TASK ITEM: Among the lines below, restate word for word only those from the line with "area (sq um)" through the line with "after detailed placement,1.32,28.8", with both end lines kept.

[[ DATA SHOWN open ]]

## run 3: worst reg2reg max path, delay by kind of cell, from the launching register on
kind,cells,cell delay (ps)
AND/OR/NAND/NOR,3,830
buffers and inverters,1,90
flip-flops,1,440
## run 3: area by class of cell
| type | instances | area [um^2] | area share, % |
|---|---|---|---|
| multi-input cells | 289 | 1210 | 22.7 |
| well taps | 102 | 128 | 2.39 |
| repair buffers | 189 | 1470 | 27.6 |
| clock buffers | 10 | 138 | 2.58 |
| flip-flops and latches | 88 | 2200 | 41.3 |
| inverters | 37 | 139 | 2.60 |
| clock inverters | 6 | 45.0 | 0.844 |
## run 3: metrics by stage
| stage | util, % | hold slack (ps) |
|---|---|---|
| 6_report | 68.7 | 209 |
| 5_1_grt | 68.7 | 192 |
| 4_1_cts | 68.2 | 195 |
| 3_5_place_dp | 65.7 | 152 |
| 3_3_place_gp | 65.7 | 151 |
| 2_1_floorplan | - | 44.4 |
## src/rtl/uart_loader.sv

```systemverilog
// uart_loader: parses framed UART downloads and writes assembled words into instruction memory.
module uart_loader #(
    parameter int WORD_BYTES = 2,
    parameter int ADDR_W = 8,
    parameter int TIMEOUT = 4096
) (
    input  logic                    clk,
    input  logic                    reset,
    input  logic [7:0]              rx_data,
    input  logic                    rx_ready,
    output logic                    mem_we,
    output logic [ADDR_W-1:0]       mem_addr,
    output logic [8*WORD_BYTES-1:0] mem_wdata,
    output logic                    busy,
    output logic                    done,
    output logic                    error
);
    localparam int WORD_W = 8*WORD_BYTES;
    localparam int BI_W = WORD_BYTES > 1 ? $clog2(WORD_BYTES) : 1;
    localparam int T_W = $clog2(TIMEOUT+1);
    typedef enum logic [2:0] {IDLE, LEN_HI, LEN_LO, DATA, CSUM, DONE, ERROR} state_t;
    state_t state;
    logic rdy_q;
    logic [7:0] len_hi, sum;
    logic [15:0] rem, len;
    logic [BI_W-1:0] bidx;
    logic [WORD_W-1:0] word;
    logic [WORD_W+7:0] shifted;
    logic [T_W-1:0] tcnt;
    logic acc, receiving, timeout, last_byte;
    always_comb begin
        acc = rx_ready & ~rdy_q;
        len = {len_hi, rx_data};
        shifted = {word, rx_data};
        last_byte = bidx == BI_W'(WORD_BYTES-1);
        receiving = state inside {LEN_HI, LEN_LO, DATA, CSUM};
        timeout = receiving && !acc && tcnt == T_W'(TIMEOUT-1);
    end
    // rdy_q resets high so a ready level already present at reset release is not a new byte
    always_ff @(posedge clk or posedge reset) begin
        if (reset) begin
            state <= IDLE;
            rdy_q <= 1'b1;
            len_hi <= '0;
            sum <= '0;
            rem <= '0;
            bidx <= '0;
            word <= '0;
            tcnt <= '0;
            mem_we <= 1'b0;
            mem_addr <= '0;
            mem_wdata <= '0;
            busy <= 1'b0;
            done <= 1'b0;
            error <= 1'b0;
        end else begin
            rdy_q <= rx_ready;
            mem_we <= 1'b0;
            if (mem_we) mem_addr <= mem_addr + 1'b1;
            tcnt <= (acc || !receiving) ? '0 : tcnt + 1'b1;
            case (state)
                IDLE: if (acc && rx_data == 8'hA5) begin
                    state <= LEN_HI;
                    busy <= 1'b1;
                    done <= 1'b0;
                    error <= 1'b0;
                    sum <= '0;
                    bidx <= '0;
                    mem_addr <= '0;
                end
                LEN_HI: if (acc) begin
                    len_hi <= rx_data;
                    state <= LEN_LO;
                end
                LEN_LO: if (acc) begin
                    rem <= len;
                    state <= 32'(len) > (32'd1 << ADDR_W) ? ERROR : len == '0 ? CSUM : DATA;
                end
                DATA: if (acc) begin
                    sum <= sum + rx_data;
                    word <= shifted[WORD_W-1:0];
                    bidx <= last_byte ? '0 : bidx + 1'b1;
                    if (last_byte) begin
                        mem_we <= 1'b1;
                        mem_wdata <= shifted[WORD_W-1:0];
                        rem <= rem - 1'b1;
                        if (rem == 16'd1) state <= CSUM;
                    end
                end
                CSUM: if (acc) state <= rx_data == sum ? DONE : ERROR;
                DONE: begin
                    done <= 1'b1;
                    busy <= 1'b0;
                    state <= IDLE;
                end
                ERROR: begin
                    error <= 1'b1;
                    busy <= 1'b0;
                    state <= IDLE;
                end
                default: state <= IDLE;
            endcase
            if (timeout) state <= ERROR;
        end
    end
endmodule

```

## config.mk

```make
export PLATFORM = sky130hd
export DESIGN_NAME = uart_loader
export DESIGN_NICKNAME = d
export VERILOG_FILES = /design/src/rtl/uart_loader.sv
export SDC_FILE = /design/constraint.sdc
export NUM_CORES = 1
export LEC_CHECK = 0
export BUFFER_PORTS_ARGS = -buffer_cell sky130_fd_sc_hd__clkbuf_2
export CORE_UTILIZATION = 25
export DETAILED_ROUTE_END_ITERATION = 10
export GPL_TIMING_DRIVEN = 0
export MAX_ROUTING_LAYER = met4
export PLACE_DENSITY = 0.52
export RECOVER_POWER = 50
export SLEW_MARGIN = 25
export SYNTH_ARGS = -nofsm -noshare
export SYNTH_HDL_FRONTEND = slang
export SYNTH_SLANG_ARGS = --single-unit
export TNS_END_PERCENT = 5
```

## constraint.sdc

```tcl
create_clock -name clk -period 8.69 [get_ports clk]
set_clock_uncertainty 0.15 [all_clocks]
set_input_delay 1.3035 -clock clk [delete_from_list [all_inputs] [get_ports clk]]
set_output_delay 1.3035 -clock clk [all_outputs]
set_load 0.005 [all_outputs]
```

Word level (Yosys, flattened, before mapping). Index checks and enable logic that the tools add are counted.

Flip-flop bits (word level): 86. Input port bits: 11. Word-level logic and storage cells: 101.

$add $sub $neg: 5. Magnitude comparators: 1. Eq/ne operators: 21. Muxes and demuxes: 34. Bitwise operators: 2. Reductions and logical operators: 24.

Operator list (count): 2-to-1 mux 16 bit (3); 2-to-1 mux 8 bit (5); case mux 16 bit (2 select lines) (1); 2-to-1 mux 3 bit (10); inequality test 3 bit (second input constant) (6); == test 16 x 1 -> 1 bit (second input constant) (1); > comparator 16 x 9 -> 1 bit (second input constant) (1); zero test 16 bit (1); case mux 8 bit (2 select lines) (1); subtractor 16 x 1 -> 16 bit (second input constant) (1); case mux 3 bit (5 select lines) (1); adder 13 x 1 -> 13 bit (second input constant) (1); == test 13 x 12 -> 1 bit (second input constant) (1); 2-to-1 mux 13 bit (1); AND reduction 2 bit (5); nonzero test 2 bit (5); == test 3 bit (second input constant) (3); adder 8 x 1 -> 8 bit (second input constant) (1); adder 8 bit (1); == test 8 bit (1); == test 8 bit (second input constant) (1); inequality test 2 bit (second input constant) (4); case mux 1 bit (2 select lines) (4); 2-to-1 mux 1 bit (7); 16 further kinds (21).

Logic depth before layout (Yosys ltp).
Depth after elaboration: 7. Mapped depth: 8. Depth with buffers taken out: 7.

Worst setup path after synthesis. No wires, ideal clock.

Kind: input-to-reg. From: input port rx_data[6]. To: register sum[7]. Data arrival time: 2.947 ns. Setup slack: 5.472 ns. Stages on the path: 7. Cells stage by stage: or4_1 buf_2 or4_4 buf_6 and3_4 a31oi_1 nand2b_1.

Longest elaborated chain between the ends: 4.

RTL lines: start, declared (RTL line 9) `input logic [7:0] rx_data,`; parallel branches: the longest is 4 deep, another holds adder 8 bit; end signal, assigned (RTL line 80) `sum <= sum + rx_data;`; end, declared (RTL line 24) `logic [7:0] len_hi, sum;`.

Several ways; the timed one is not identified. The select of a mux whose other input is x is not followed. A chain may end at the register's enable or synchronous reset.

Worst setup path after layout.
From: input port rx_data[6]. To: register sum[6].

Same word-level chain as after synthesis.

==> run_results.csv <==
group,metric,value,unit
grt,groute.usage.overall,12.9,%
detailed_routing,drt-pass1-iter-count,4,
sta,min_period,3470,ps
worst_setup_path,endpoint_kind,"register",
layout,fin_cells,712,
grt,grt_pass1_vias,3364,
place,place.gp.congestion,0.810,
logic_synthesis,synth_commonest_cells,"85 x dfrtp_1, 56 x nand2_1, 44 x nor2_1",
die,die_x,134,microns
worst_setup_path,critPathMaxStageDelay,840,ps
grt,antenna_found_initial,0,
sta,finalSetupTns,0,ps
clock_network,post_cts_buffers,0,
worst_hold_path,min_path_type,"reg -> reg",
clock_network,clkSinkCount,86,
logic_synthesis,synth.top_cell.area_share,48.9,%
die,rows,47,
detailed_routing,avgRoutedWirePerCell,14.8,microns
pwr,power_frac_comb,36.9,%
logic_synthesis,ys_types,59,
clock_network,post_cts_resized,0,
die,start_util,25.9,%
detailed_routing,routed-wl-met2,5000,microns
pwr,power_density,333,nW/um^2
sta,fmax,289,MHz
clock_network,clk_latency,340,ps
clock_network,cts_tree,"built",
die,dieArea,17900,sq um
worst_setup_path,reg2reg_slack,5960,ps
detailed_routing,dr_wl_met3,386,microns
detailed_routing,drtAntennaViolNets,0,
sta,timing.final.crit_share,39.9,%
logic_synthesis,yosysSeqAreaShare,49.5,%
pwr,p_switching,0.641,mW
sta,hold_viol_final,0,
place,placed_cells,697,
clock_network,cts-htree-levels,3,
outcome,run_status,"completed",
job,maxCapViolCount,0,
clock_network,cts_buffers,9,
pwr,ir_drop,0.131,mV
logic_synthesis,syn_avg_cell_area,9.92,sq um
worst_setup_path,crit_start,"rx_data[6]",
sta,hold_slack,328,ps
layout,areaGrowthSynthToFinish,18.2,%
worst_setup_path,crit_chain,"clkbuf_2 > or4_1 > buf_2 > nor4_2 > nor2_1 > a211oi_1 > nand2_1",
layout,nets,511,
worst_setup_path,cp_max_fo,9,
pwr,intPower,1.07,mW
logic_synthesis,synth_edf_count,0,
logic_synthesis,async_flop_share,100,%
logic_synthesis,yosys_warnings,0,
sta,worst_pin_slew,976,ps
detailed_routing,drtIter0Drc,198,
die,fp.dieH,134,microns
detailed_routing,vias_per_cell,4.88,
worst_setup_path,r2r_start,"state[1]$_DFFE_PP0P_",
worst_hold_path,hold_start,"word[3]$_DFFE_PP0P_",
clock_network,root_buffer,"clkbuf_16",
logic_synthesis,yosysTopAreaCell,"dfrtp_1",
clock_network,clk_path_buf_depth,2,
pwr,seqPwrFrac,40.2,%
worst_setup_path,crit_required,8760,ps
place,port_buffers,37,
pwr,p_sw_share,37.5,%
place,place_hpwl,7430,microns
die,boundaryPins,39,
detailed_routing,drc_errors,0,
place,post_dp_cell_area,4850,sq um
sta,rsz0062_at_grt,"false",
clock_network,path_clk_slew,60,ps
logic_synthesis,ys.flop_type,"dfrtp_1",
detailed_routing,vias,3473,
sta,setup_viol,0,
worst_setup_path,crit_buf_inv,2,
detailed_routing,top_layer,"met4",
worst_setup_path,slowest_stage,"nor4_2",
grt,grt_max_degree,73,
logic_synthesis,yosysMostFrequentCell,"dfrtp_1",
grt,grt_pass1_wl,17600,microns
grt,grt-ovfl-total,0,
detailed_routing,drt_wl_total,10600,microns
pwr,power_frac_clock,22.9,%
pwr,p_leak,2.26,nW
layout,antennaDiodeCount,0,
layout,fin_area,5150,sq um
logic_synthesis,syn_nets,462,
logic_synthesis,synth.ff_latch_count,86,
worst_setup_path,crit_path_start_kind,"input port",
detailed_routing,m1WireLength,4910,microns
logic_synthesis,synth_area_leaders,"dfrtp_1 49%, mux2_2 6.2%, nand2_1 4.8%, nor2_1 3.8%, xor2_1 3.6%",
sta,layout_setup_ws,5220,ps
worst_setup_path,arrival,3540,ps
sta,relSlewSlack,34.4,%
clock_network,hold_buffers,0,
logic_synthesis,synthCells,439,
sta,slew_viol_final,0,
worst_setup_path,crit_family,"simple AND/OR/NAND/NOR gates",
worst_setup_path,critPathKind,"in -> reg",
logic_synthesis,syn_area,4350,sq um
place,place_ws,4880,ps
die,core-area,16800,sq um
layout,drive_gt1_share,18.9,%
## metal layers
| layer | vias up | GRT usage [%] |
|---|---|---|
| met2 | 77 | 19.3 |
| met3 | 16 | 2.27 |
| met1 | 1709 | 17.0 |
| met5 | - | - |
| met4 | 0 | 5.93 |
| li1 | 1671 | - |
## placed cells by master (no fill, tap or decap), types with 14 or more instances in the layout
cell / instances
o21ai_0: 22
nand2_1: 56
dfrtp_1: 85
nor2_1: 44
mux2_2: 24
nand3_1: 23
clkbuf_1: 14
xor2_1: 18
clkbuf_2: 36
a21oi_1: 20
## state kept, by name, summed over array words and instances (netlist names), 3 cells and up
name and cells:
rem 16, state 3, sum 8, word 8, tcnt 13, mem_addr 8, len_hi 8, mem_wdata 16
## power by group through the flow
| stage | registers, mW | clock network (mW) | logic, mW |
|---|---|---|---|
| finish | 0.689 | 0.391 | 0.632 |
| global route | 0.713 | 0.423 | 0.712 |
| CTS | 0.686 | 0.405 | 0.634 |
| detailed placement | 0.692 | 0 | 0.631 |
| global placement | 0.687 | 0 | 0.613 |
| floorplan | 0.663 | 0 | 0.456 |
## worst min-delay path: stages, from the launching register on
cell     delay (ps)
dfrtp_1         340
nand2_1          50
nand2_1          60
## layout make-up
type                            instances  area (sq um)
Fill cell                            1808         11700
Inverter                                9          35.0
Timing Repair Buffer                   38           211
Clock buffer                           11           243
Clock inverter                          4          55.1
Tap cell                              220           275
Multi-Input combinational cell        325          2080
Sequential cell                        86          2150
Buffer                                 19          92.6
## stage by stage
stage,total power [mW],utilization [%]
final,1.71,30.6
after global routing,1.85,30.6
after CTS,1.73,30.6
after detailed placement,1.32,28.8
after global placement,1.30,28.6
after floorplan,1.12,-
## logic make-up (layout without fill, tap and decap cells)
logic type | count (synthesis) | count (layout) | synth area share, %
mux | 26 | 26 | 6.67
simple gates | 182 | 182 | 20.4
compound gates | 80 | 80 | 11.9
xor+xnor | 25 | 25 | 5.03
fa+ha+maj | 12 | 12 | 3.62
buf+inv | 28 | 81 | 2.90
flops | 86 | 86 | 49.5
## worst paths after layout
kind,endpoint,depth (start not counted)
max,sum[6]$_DFFE_PP0P_,7
min,word[3]$_DFFE_PP0P_,2
max reg2reg,mem_wdata[1]$_DFFE_PP0P_,7
min reg2reg,word[3]$_DFFE_PP0P_,2
max in group asynchronous,rem[15]$_DFFE_PP0P_,3
min in group asynchronous,mem_addr[7]$_DFF_PP0_,2
(Power assumes the default switching activity.)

[[ DATA SHOWN closed ]]

OUTPUT BELOW:
type                            instances  area (sq um)
Fill cell                            1808         11700
Inverter                                9          35.0
Timing Repair Buffer                   38           211
Clock buffer                           11           243
Clock inverter                          4          55.1
Tap cell                              220           275
Multi-Input combinational cell        325          2080
Sequential cell                        86          2150
Buffer                                 19          92.6
## stage by stage
stage,total power [mW],utilization [%]
final,1.71,30.6
after global routing,1.85,30.6
after CTS,1.73,30.6
after detailed placement,1.32,28.8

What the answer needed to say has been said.